**PROBLEM TO SOLVE:**
For the listing below, work out how many lines hold the word "unchanged" and give that number by itself.

(Beginning of STUDY MATERIAL)

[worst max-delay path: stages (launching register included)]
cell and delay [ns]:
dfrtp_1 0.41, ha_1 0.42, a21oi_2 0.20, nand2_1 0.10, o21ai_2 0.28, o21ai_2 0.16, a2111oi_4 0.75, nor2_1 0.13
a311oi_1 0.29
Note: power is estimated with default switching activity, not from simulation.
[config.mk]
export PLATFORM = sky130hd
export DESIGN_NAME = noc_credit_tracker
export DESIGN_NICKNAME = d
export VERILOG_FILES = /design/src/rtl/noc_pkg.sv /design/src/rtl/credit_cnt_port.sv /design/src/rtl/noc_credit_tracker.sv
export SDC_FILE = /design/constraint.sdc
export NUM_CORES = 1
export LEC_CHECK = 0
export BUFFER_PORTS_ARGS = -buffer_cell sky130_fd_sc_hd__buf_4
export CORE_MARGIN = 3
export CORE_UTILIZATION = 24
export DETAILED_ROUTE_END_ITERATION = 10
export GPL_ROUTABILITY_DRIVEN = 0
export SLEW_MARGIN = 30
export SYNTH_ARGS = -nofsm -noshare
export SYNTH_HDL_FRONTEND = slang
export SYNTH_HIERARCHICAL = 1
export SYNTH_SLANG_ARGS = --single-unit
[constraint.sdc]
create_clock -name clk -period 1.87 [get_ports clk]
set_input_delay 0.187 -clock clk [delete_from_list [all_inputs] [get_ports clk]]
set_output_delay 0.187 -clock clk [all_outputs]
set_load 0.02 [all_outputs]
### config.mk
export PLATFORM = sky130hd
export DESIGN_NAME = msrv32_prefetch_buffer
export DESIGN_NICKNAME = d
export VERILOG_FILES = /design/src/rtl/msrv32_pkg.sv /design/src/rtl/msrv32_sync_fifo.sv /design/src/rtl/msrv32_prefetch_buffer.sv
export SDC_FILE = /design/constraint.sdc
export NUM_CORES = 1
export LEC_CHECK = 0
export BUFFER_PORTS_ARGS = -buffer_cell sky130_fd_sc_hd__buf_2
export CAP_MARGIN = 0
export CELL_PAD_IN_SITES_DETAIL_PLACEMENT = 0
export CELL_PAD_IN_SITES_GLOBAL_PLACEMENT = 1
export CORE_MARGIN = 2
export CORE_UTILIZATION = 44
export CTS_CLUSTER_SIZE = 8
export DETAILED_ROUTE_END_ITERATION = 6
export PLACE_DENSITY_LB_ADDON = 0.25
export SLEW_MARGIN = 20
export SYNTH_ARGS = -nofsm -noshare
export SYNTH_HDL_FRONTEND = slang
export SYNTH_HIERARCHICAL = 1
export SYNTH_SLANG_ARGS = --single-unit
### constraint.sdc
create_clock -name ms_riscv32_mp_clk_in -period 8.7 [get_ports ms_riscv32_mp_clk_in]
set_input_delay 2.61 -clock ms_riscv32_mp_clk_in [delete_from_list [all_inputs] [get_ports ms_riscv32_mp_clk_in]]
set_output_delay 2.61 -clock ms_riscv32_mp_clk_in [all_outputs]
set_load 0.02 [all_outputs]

(End of STUDY MATERIAL)
(Beginning of STUDY MATERIAL)

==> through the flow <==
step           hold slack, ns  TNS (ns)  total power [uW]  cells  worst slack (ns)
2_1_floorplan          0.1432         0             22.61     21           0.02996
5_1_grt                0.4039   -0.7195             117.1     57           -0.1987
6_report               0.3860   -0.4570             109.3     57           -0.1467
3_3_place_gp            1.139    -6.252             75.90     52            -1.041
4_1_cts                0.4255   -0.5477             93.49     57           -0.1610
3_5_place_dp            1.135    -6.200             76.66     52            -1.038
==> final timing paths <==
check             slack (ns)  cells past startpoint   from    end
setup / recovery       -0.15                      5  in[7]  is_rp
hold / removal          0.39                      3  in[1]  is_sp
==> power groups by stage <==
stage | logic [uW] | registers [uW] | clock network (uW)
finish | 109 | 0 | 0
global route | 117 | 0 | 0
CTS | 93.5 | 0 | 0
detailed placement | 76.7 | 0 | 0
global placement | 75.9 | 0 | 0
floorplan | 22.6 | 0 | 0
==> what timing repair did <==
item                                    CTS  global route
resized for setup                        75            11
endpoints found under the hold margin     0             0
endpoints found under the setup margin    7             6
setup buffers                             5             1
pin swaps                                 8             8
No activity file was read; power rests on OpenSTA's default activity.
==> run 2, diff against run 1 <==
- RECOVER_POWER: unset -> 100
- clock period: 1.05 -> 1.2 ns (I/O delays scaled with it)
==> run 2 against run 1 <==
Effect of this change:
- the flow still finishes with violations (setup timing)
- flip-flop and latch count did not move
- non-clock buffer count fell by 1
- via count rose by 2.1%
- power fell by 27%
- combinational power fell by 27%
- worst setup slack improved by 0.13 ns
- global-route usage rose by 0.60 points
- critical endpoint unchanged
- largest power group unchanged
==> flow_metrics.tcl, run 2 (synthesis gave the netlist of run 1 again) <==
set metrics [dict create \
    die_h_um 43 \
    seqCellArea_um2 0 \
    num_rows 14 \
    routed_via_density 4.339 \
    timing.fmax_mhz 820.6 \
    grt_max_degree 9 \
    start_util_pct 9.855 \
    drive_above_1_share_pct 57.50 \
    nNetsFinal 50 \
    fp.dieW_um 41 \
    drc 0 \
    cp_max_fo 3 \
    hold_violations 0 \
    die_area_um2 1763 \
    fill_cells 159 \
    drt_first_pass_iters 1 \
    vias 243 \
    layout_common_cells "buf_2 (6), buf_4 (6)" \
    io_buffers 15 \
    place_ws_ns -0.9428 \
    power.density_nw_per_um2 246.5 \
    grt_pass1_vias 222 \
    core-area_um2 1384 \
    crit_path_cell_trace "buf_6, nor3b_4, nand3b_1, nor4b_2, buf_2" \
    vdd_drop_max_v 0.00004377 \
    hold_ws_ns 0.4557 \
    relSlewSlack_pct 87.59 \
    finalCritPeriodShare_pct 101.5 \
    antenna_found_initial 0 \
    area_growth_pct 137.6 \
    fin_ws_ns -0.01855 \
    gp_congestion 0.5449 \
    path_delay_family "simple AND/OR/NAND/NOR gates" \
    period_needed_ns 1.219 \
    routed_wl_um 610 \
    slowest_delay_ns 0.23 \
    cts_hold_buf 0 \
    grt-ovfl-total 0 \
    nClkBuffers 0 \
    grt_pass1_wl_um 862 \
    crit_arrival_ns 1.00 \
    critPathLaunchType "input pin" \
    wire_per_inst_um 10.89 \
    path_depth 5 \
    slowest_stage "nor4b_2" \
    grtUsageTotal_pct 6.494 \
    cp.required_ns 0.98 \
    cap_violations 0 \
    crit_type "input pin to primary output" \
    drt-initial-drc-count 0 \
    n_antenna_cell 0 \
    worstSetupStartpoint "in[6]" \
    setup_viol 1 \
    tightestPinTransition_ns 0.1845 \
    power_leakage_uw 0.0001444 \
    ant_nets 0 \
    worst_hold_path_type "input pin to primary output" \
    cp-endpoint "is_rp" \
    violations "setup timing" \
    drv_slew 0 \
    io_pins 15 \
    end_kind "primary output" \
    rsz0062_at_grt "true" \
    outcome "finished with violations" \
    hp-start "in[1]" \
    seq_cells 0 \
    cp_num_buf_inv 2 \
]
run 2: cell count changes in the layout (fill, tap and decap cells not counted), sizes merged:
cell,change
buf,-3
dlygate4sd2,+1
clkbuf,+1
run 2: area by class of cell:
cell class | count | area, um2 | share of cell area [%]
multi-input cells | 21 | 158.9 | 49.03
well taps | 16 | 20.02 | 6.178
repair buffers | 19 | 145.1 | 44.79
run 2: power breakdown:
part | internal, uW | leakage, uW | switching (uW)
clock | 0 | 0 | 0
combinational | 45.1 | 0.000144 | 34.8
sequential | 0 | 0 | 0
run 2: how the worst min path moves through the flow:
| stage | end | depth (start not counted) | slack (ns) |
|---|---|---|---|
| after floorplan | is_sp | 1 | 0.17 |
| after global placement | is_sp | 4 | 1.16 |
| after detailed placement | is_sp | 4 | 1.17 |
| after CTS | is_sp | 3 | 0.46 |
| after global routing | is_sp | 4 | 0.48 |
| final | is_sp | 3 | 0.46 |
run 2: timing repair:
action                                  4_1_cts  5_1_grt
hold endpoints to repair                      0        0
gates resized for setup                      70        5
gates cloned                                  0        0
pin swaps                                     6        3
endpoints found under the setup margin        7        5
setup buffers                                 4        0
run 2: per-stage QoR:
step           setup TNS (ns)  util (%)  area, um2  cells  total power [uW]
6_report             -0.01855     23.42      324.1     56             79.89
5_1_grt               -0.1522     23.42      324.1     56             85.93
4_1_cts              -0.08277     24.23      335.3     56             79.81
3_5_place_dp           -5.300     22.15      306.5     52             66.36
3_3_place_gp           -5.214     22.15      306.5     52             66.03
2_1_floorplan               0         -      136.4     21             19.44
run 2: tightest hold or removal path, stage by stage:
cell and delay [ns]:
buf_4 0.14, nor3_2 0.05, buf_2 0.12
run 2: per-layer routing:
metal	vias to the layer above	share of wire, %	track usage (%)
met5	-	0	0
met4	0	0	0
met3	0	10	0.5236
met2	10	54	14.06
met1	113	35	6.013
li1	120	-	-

(End of STUDY MATERIAL)

**REPLY:**
2